CdTe based quantum dot sensitized solar cells with efficiency exceeding 7% fabricated from quantum dots prepared in aqueous media

Abstract

CdTe quantum dots (QDs) with a narrow band gap and high conduction band (CB) edge provide great potential for the fabrication of QD sensitized solar cells (QDSCs). Herein, a convenient aqueous route was adopted to synthesize CdTe core QDs for the construction of type-II core/shell QD sensitizers. First, mercaptopropionic acid (MPA) capped water-soluble CdTe QDs were synthesized in aqueous media. After tethering the CdTe QDs onto a mesoporous TiO₂ photoanode, CdTe/CdS and CdTe/CdSe_xS_1−x type-II core/shell QD sensitizers were formed by post-depositing CdS and CdSe_xS_1−x shell materials over the photoanodes via a successive ionic layer adsorption and reaction processes (SILAR), respectively.

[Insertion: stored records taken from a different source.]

<file path="src/rtl/pwm_pkg.sv">
package pwm_pkg;

    localparam int DATA_W    = 32;
    localparam int ADDR_W    = 4;
    localparam int CNT_W     = 16;
    localparam int DIV_W     = 17;
    localparam int CODE_W    = 4;
    localparam int READY_BIT = 28;

    localparam logic [ADDR_W-1:0] CTRL_ADDR = ADDR_W'(4'h0);
    localparam logic [ADDR_W-1:0] PER_ADDR  = ADDR_W'(4'h4);

    // control word, bit 6 down to bit 0
    typedef struct packed {
        logic              gate;
        logic              pol;
        logic              en;
        logic [CODE_W-1:0] code;
    } ctrl_t;

    localparam int CTRL_W = $bits(ctrl_t);

    // period word: upper half is length-1, lower half active ticks
    typedef struct packed {
        logic [CNT_W-1:0] len_m1;
        logic [CNT_W-1:0] act;
    } period_t;

    typedef struct packed {
        logic             valid;
        logic [DIV_W-1:0] lim;
    } presc_t;

    // terminal value of the divide counter for each code
    function automatic presc_t presc_decode(input logic [CODE_W-1:0] code);
        presc_t p;
        p.valid = 1'b1;
        case (code)
            4'h0:    p.lim = DIV_W'(120 - 1);
            4'h1:    p.lim = DIV_W'(180 - 1);
            4'h2:    p.lim = DIV_W'(240 - 1);
            4'h3:    p.lim = DIV_W'(360 - 1);
            4'h4:    p.lim = DIV_W'(480 - 1);
            4'h8:    p.lim = DIV_W'(12000 - 1);
            4'h9:    p.lim = DIV_W'(24000 - 1);
            4'hA:    p.lim = DIV_W'(36000 - 1);
            4'hB:    p.lim = DIV_W'(48000 - 1);
            4'hC:    p.lim = DIV_W'(72000 - 1);
            4'hF:    p.lim = '0;
            default: begin
                p.valid = 1'b0;
                p.lim   = '0;
            end
        endcase
        return p;
    endfunction

endpackage

</file>
<file path="src/rtl/pwm_regs.sv">
module pwm_regs
    import pwm_pkg::*;
(
    input  logic              clk,
    input  logic              rst,
    input  logic [ADDR_W-1:0] addr,
    input  logic              we,
    input  logic [DATA_W-1:0] wdata,
    output logic [DATA_W-1:0] rdata,
    input  logic              load,
    output ctrl_t             ctrl,
    output period_t           shadow,
    output logic              pending
);

    logic wr_ctrl;
    logic wr_per;

    assign wr_ctrl = we && (addr == CTRL_ADDR);
    assign wr_per  = we && (addr == PER_ADDR);

    always_ff @(posedge clk) begin
        if (rst) begin
            ctrl    <= '0;
            shadow  <= '0;
            pending <= 1'b0;
        end else begin
            if (wr_ctrl) begin
                ctrl <= ctrl_t'(wdata[CTRL_W-1:0]);
            end
            if (wr_per) begin
                shadow  <= period_t'(wdata);
                pending <= 1'b1;
            end else if (load) begin
                pending <= 1'b0;
            end
        end
    end

    always_comb begin
        rdata = '0;
        if (addr == CTRL_ADDR) begin
            rdata[CTRL_W-1:0] = ctrl;
            rdata[READY_BIT]  = pending;
        end else if (addr == PER_ADDR) begin
            rdata = shadow;
        end
    end


    pend_set_chk: assert property (@(posedge clk) disable iff (rst)
        wr_per |=> pending);


    pend_clear_chk: assert property (@(posedge clk) disable iff (rst)
        $fell(pending) |-> $past(load));

endmodule

</file>
<file path="src/rtl/pwm_presc.sv">
module pwm_presc
    import pwm_pkg::*;
(
    input  logic              clk,
    input  logic              rst,
    input  logic              run_req,
    input  logic [CODE_W-1:0] code,
    output logic              run,
    output logic              tick
);

    presc_t           sel;
    logic [DIV_W-1:0] div_cnt;

    assign sel  = presc_decode(code);
    assign run  = run_req && sel.valid;
    assign tick = run && (div_cnt == sel.lim);

    always_ff @(posedge clk) begin
        if (rst || !run) begin
            div_cnt <= '0;
        end else if (tick) begin
            div_cnt <= '0;
        end else begin
            div_cnt <= div_cnt + 1'b1;
        end
    end


    tick_space_chk: assert property (@(posedge clk) disable iff (rst)
        (tick && $past(tick)) |-> (sel.lim == '0));

endmodule

</file>
<file path="src/rtl/pwm_core.sv">
module pwm_core
    import pwm_pkg::*;
(
    input  logic    clk,
    input  logic    rst,
    input  logic    run,
    input  logic    tick,
    input  logic    pol,
    input  period_t shadow,
    input  logic    pending,
    output logic    load,
    output logic    out
);

    period_t          cur;
    logic [CNT_W-1:0] cnt;
    logic             wrap;
    logic             boundary;
    logic             active;

    assign wrap     = tick && (cnt == cur.len_m1);
    assign boundary = !run || wrap;
    assign load     = boundary && pending;
    assign active   = cnt < cur.act;

    always_ff @(posedge clk) begin
        if (rst) begin
            cur <= '0;
            cnt <= '0;
            out <= 1'b1;
        end else begin
            if (load) begin
                cur <= shadow;
            end
            if (!run) begin
                cnt <= '0;
            end else if (tick) begin
                cnt <= wrap ? '0 : cnt + 1'b1;
            end
            out <= run ? (active ? pol : !pol) : !pol;
        end
    end


    cnt_range_chk: assert property (@(posedge clk) disable iff (rst)
        cnt <= cur.len_m1);


    idle_out_chk: assert property (@(posedge clk) disable iff (rst)
        !run |=> (out == !$past(pol)));


    full_duty_chk: assert property (@(posedge clk) disable iff (rst)
        (run && ({1'b0, cur.act} > {1'b0, cur.len_m1})) |=> (out == $past(pol)));

endmodule

</file>
<file path="src/rtl/pwm_chan.sv">
module pwm_chan
    import pwm_pkg::*;
(
    input  logic              clk,
    input  logic              rst,
    input  logic [ADDR_W-1:0] bus_addr,
    input  logic              bus_we,
    input  logic [DATA_W-1:0] bus_wdata,
    output logic [DATA_W-1:0] bus_rdata,
    output logic              pwm_out
);

    ctrl_t   ctrl;
    period_t shadow;
    logic    pending;
    logic    load;
    logic    run;
    logic    tick;

    pwm_regs u_regs (
        .clk     (clk),
        .rst     (rst),
        .addr    (bus_addr),
        .we      (bus_we),
        .wdata   (bus_wdata),
        .rdata   (bus_rdata),
        .load    (load),
        .ctrl    (ctrl),
        .shadow  (shadow),
        .pending (pending)
    );

    pwm_presc u_presc (
        .clk     (clk),
        .rst     (rst),
        .run_req (ctrl.en && ctrl.gate),
        .code    (ctrl.code),
        .run     (run),
        .tick    (tick)
    );

    pwm_core u_core (
        .clk     (clk),
        .rst     (rst),
        .run     (run),
        .tick    (tick),
        .pol     (ctrl.pol),
        .shadow  (shadow),
        .pending (pending),
        .load    (load),
        .out     (pwm_out)
    );

endmodule

</file>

A wider light harvesting range together with a wider photoelectronic response range was observed in the resultant CdTe/CdS and CdTe/CdSe_xS_1−x core/shell QD based solar cells relative to plain CdTe cells. Simultaneously, suppressed charge recombination processes has also been confirmed by impedance spectroscopy (IS), and open-circuit voltage decay (OCVD) characterizations. Consequently, compared to the plain CdTe QDSCs, the power conversion efficiencies (PCEs) for CdTe/CdS and CdTe/CdSeS were enhanced by 22 and 35%, respectively. With the optimization of CdSe_xS_1−x shell thickness, a PCE of 7.24% under the illumination of one full sun was obtained.